The jackknife algorithm estimates the mean and standard error of a function applied to a sample x. A general k-jackknife does this by creating sub-samples with N-k values, applying the function to the means of these sub-samples and calculating statistics of the results. Our implementation uses k = 1 and allows for any number of samples:

x = rand(100)

# jackknife estimates for mean and standard error of <x>
xmean, Δx = jackknife(identity, x)

# in this example
# isapprox(Δx, std(x)/sqrt(length(x))) == true

# jackknife estimates for mean and standard error of <1/x>
x_inv_mean, Δx_inv = jackknife(identity, 1 ./ x) 

# Multiple time series
x = rand(100)
y = rand(100)

# The inputs of the function `g` must be provided as arguments in `jackknife`.
g(x, y, xy) = x * y / xy  # <x><y> / <xy>
g_mean, Δg = jackknife(g, x, y, x .* y)

Error Propagator

ep = ErrorPropagator(N_args=1)
# Essentially a LogBinner that can hold multiple variables.
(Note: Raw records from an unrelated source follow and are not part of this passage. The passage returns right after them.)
File: src/rtl/sha_pkg.sv
`timescale 1ns / 1ps
// ----------------------------------------------------------------------------
// sha_pkg
// shared types, constants and round functions for the sha-256 hasher
// ----------------------------------------------------------------------------
package sha_pkg;

  localparam int unsigned RoundCount = 64;

  typedef logic [31:0] word_t;

  typedef struct packed {
    logic       load_iv;     // hash words to initial values
    logic       write_byte;  // write data into block buffer at fill
    logic [7:0] wr_data;
    logic [5:0] wr_addr;
    logic       start_comp;  // run one compression over the buffer
    logic       shift_out;   // rotate hash words for output
  } dp_cmd_t;

  typedef struct packed {
    logic comp_busy;
    logic comp_done;
  } dp_stat_t;

  function automatic word_t iv_word(input logic [2:0] i);
    word_t r;
    unique case (i)
      3'd0: r = 32'h6a09e667;
      3'd1: r = 32'hbb67ae85;
      3'd2: r = 32'h3c6ef372;
      3'd3: r = 32'ha54ff53a;
      3'd4: r = 32'h510e527f;
      3'd5: r = 32'h9b05688c;
      3'd6: r = 32'h1f83d9ab;
      default: r = 32'h5be0cd19;
    endcase
    return r;
  endfunction

  function automatic word_t round_k(input logic [5:0] t);
    word_t k [0:63];
    k = '{
      32'h428a2f98, 32'h71374491, 32'hb5c0fbcf, 32'he9b5dba5,
      32'h3956c25b, 32'h59f111f1, 32'h923f82a4, 32'hab1c5ed5,
      32'hd807aa98, 32'h12835b01, 32'h243185be, 32'h550c7dc3,
      32'h72be5d74, 32'h80deb1fe, 32'h9bdc06a7, 32'hc19bf174,
      32'he49b69c1, 32'hefbe4786, 32'h0fc19dc6, 32'h240ca1cc,
      32'h2de92c6f, 32'h4a7484aa, 32'h5cb0a9dc, 32'h76f988da,
      32'h983e5152, 32'ha831c66d, 32'hb00327c8, 32'hbf597fc7,
      32'hc6e00bf3, 32'hd5a79147, 32'h06ca6351, 32'h14292967,
      32'h27b70a85, 32'h2e1b2138, 32'h4d2c6dfc, 32'h53380d13,
      32'h650a7354, 32'h766a0abb, 32'h81c2c92e, 32'h92722c85,
      32'ha2bfe8a1, 32'ha81a664b, 32'hc24b8b70, 32'hc76c51a3,
      32'hd192e819, 32'hd6990624, 32'hf40e3585, 32'h106aa070,
      32'h19a4c116, 32'h1e376c08, 32'h2748774c, 32'h34b0bcb5,
      32'h391c0cb3, 32'h4ed8aa4a, 32'h5b9cca4f, 32'h682e6ff3,
      32'h748f82ee, 32'h78a5636f, 32'h84c87814, 32'h8cc70208,
      32'h90befffa, 32'ha4506ceb, 32'hbef9a3f7, 32'hc67178f2};
    return k[t];
  endfunction

  function automatic word_t rotr(input word_t x, input int unsigned n);
    return (x >> n) | (x << (32 - n));
  endfunction

endpackage

File: src/rtl/sha_datapath.sv
`timescale 1ns / 1ps
// ----------------------------------------------------------------------------
// sha_datapath
// block buffer memory, message schedule window and round datapath
// ----------------------------------------------------------------------------
module sha_datapath (
  input  logic             clk,
  input  logic             rst,
  input  sha_pkg::dp_cmd_t cmd,
  output sha_pkg::dp_stat_t stat,
  output sha_pkg::word_t   head_word
);
  import sha_pkg::*;

  typedef enum logic [3:0] {
    C_IDLE  = 4'b0001,
    C_LOAD  = 4'b0010,
    C_ROUND = 4'b0100,
    C_ADD   = 4'b1000
  } comp_state_t;

  logic [7:0]  buffer [0:63];
  logic [7:0]  rd_data;
  logic [5:0]  rd_addr;
  comp_state_t state;
  logic [6:0]  cnt;
  word_t       hash [0:7];
  word_t       v [0:7];
  word_t       w [0:15];
  word_t       pack;
  word_t       load_word;
  word_t       w_new, w_cur, s0, s1, sum0, sum1, ch, maj, x1;

  // byte read address runs ahead by one for the registered read
  assign rd_addr = cnt[5:0];

  always_ff @(posedge clk) begin
    if (cmd.write_byte) begin
      buffer[cmd.wr_addr] <= cmd.wr_data;
    end
    rd_data <= buffer[rd_addr];
  end

  assign s0    = rotr(w[1], 7) ^ rotr(w[1], 18) ^ (w[1] >> 3);
  assign s1    = rotr(w[14], 17) ^ rotr(w[14], 19) ^ (w[14] >> 10);
  assign w_new = s1 + w[9] + s0 + w[0];
  assign w_cur = w[0];
  assign sum1  = rotr(v[4], 6) ^ rotr(v[4], 11) ^ rotr(v[4], 25);
  assign ch    = (v[4] & v[5]) ^ (~v[4] & v[6]);
  assign sum0  = rotr(v[0], 2) ^ rotr(v[0], 13) ^ rotr(v[0], 22);
  assign maj   = (v[0] & v[1]) ^ (v[0] & v[2]) ^ (v[1] & v[2]);
  assign x1    = v[7] + sum1 + ch + round_k(cnt[5:0]) + w_cur;
  assign load_word = {pack[23:0], rd_data};

  always_ff @(posedge clk) begin
    if (rst) begin
      state <= C_IDLE;
      cnt   <= '0;
      for (int i = 0; i < 8; i++) hash[i] <= iv_word(3'(i));
    end else begin
      unique case (state)
        C_IDLE: begin
          if (cmd.load_iv) begin
            for (int i = 0; i < 8; i++) hash[i] <= iv_word(3'(i));
          end else if (cmd.shift_out) begin
            for (int i = 0; i < 7; i++) hash[i] <= hash[i + 1];
            hash[7] <= hash[0];
          end
          if (cmd.start_comp) begin
            state <= C_LOAD;
            cnt   <= 7'd1;
          end
        end
        C_LOAD: begin
          // byte cnt-1 is on rd_data; bytes pack big-endian into a word
          pack <= load_word;
          if (cnt[1:0] == 2'd0) begin
            for (int i = 0; i < 15; i++) w[i] <= w[i + 1];
            w[15] <= load_word;
          end
          if (cnt == 7'd64) begin
            state <= C_ROUND;
            cnt   <= '0;
            for (int i = 0; i < 8; i++) v[i] <= hash[i];
          end else begin
            cnt <= cnt + 7'd1;
          end
        end
        C_ROUND: begin
          for (int i = 0; i < 15; i++) w[i] <= w[i + 1];
          w[15] <= w_new;
          v[7] <= v[6]; v[6] <= v[5]; v[5] <= v[4];
          v[4] <= v[3] + x1;
          v[3] <= v[2]; v[2] <= v[1]; v[1] <= v[0];
          v[0] <= x1 + sum0 + maj;
          if (cnt == 7'd63) begin
            state <= C_ADD;
          end
          cnt <= cnt + 7'd1;
        end
        C_ADD: begin
          for (int i = 0; i < 8; i++) hash[i] <= hash[i] + v[i];
          state <= C_IDLE;
          cnt   <= '0;
        end
        default: state <= C_IDLE;
      endcase
    end
  end

  assign stat.comp_busy = (state != C_IDLE);
  assign stat.comp_done = (state == C_ADD);
  assign head_word      = hash[0];

  a_start_idle: assert property (@(posedge clk) disable iff (rst)
    cmd.start_comp |-> state == C_IDLE) else $error("compression started while busy");
  a_round_len: assert property (@(posedge clk) disable iff (rst)
    state == C_ADD |-> $past(state) == C_ROUND && $past(cnt) == 7'd63)
    else $error("round count broken");
  a_no_write_busy: assert property (@(posedge clk) disable iff (rst)
    state != C_IDLE |-> !cmd.write_byte) else $error("buffer written during compression");

endmodule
Errors can be derived
# for functions which depend on these variables. The memory overhead of this
# type is O(N_args^2 log(N_samples)), making it much cheaper than jackknife for
# few variables

push!(ep, rand())
append!(ep, rand(99))

# Mean and error of the (first) input
xmean = mean(ep, 1)
Δx = std_error(ep, 1)

# To compute the mean and error of a function we need its gradient
f(x) = x.^2
dfdx(x) = 2x
y = mean(ep, f)[1]
Δy = std_error(ep, dfdx)[1]

# Error propagator with multiple variables:
ep = ErrorPropagator(N_args=3)

# Multiple time series
x = rand(100)
y = rand(100)
append!(ep, x, y, x.*y)

# means and standard error of inputs:
xs = means(ep)
Δxs = std_errors(ep)

# mean and error of a function dependant on x, y and xy
# Note that this function takes a vector input
g(v) = v[1] * v[2] / v[3]  # <x><y> / <xy>
dgdx(v) = [v[2]/v[3], v[1]/v[3], -v[1]*v[2]/v[3]^2]
g_mean = mean(ep, g)
Δg = std_error(ep, dgdx)

Convenience wrapper

If you want to calculate the standard error of an existing time series there you can use the convenience wrapper std_error(x[; method=:log]). It takes a keyword argument method, which can be :log, :full, or :jackknife.

ts = rand(1000);
std_error(ts) # default is logarithmic binning
std_error(ts, method=:full)

Supported types

All statistical tools should work with number-like (<: Number) and array-like (<: AbstractArray) elements. Regarding complex numbers, we follow base Julia and define var(x) = var(real(x)) + var(imag(x)).

If you observe unexpected behavior please file an issue!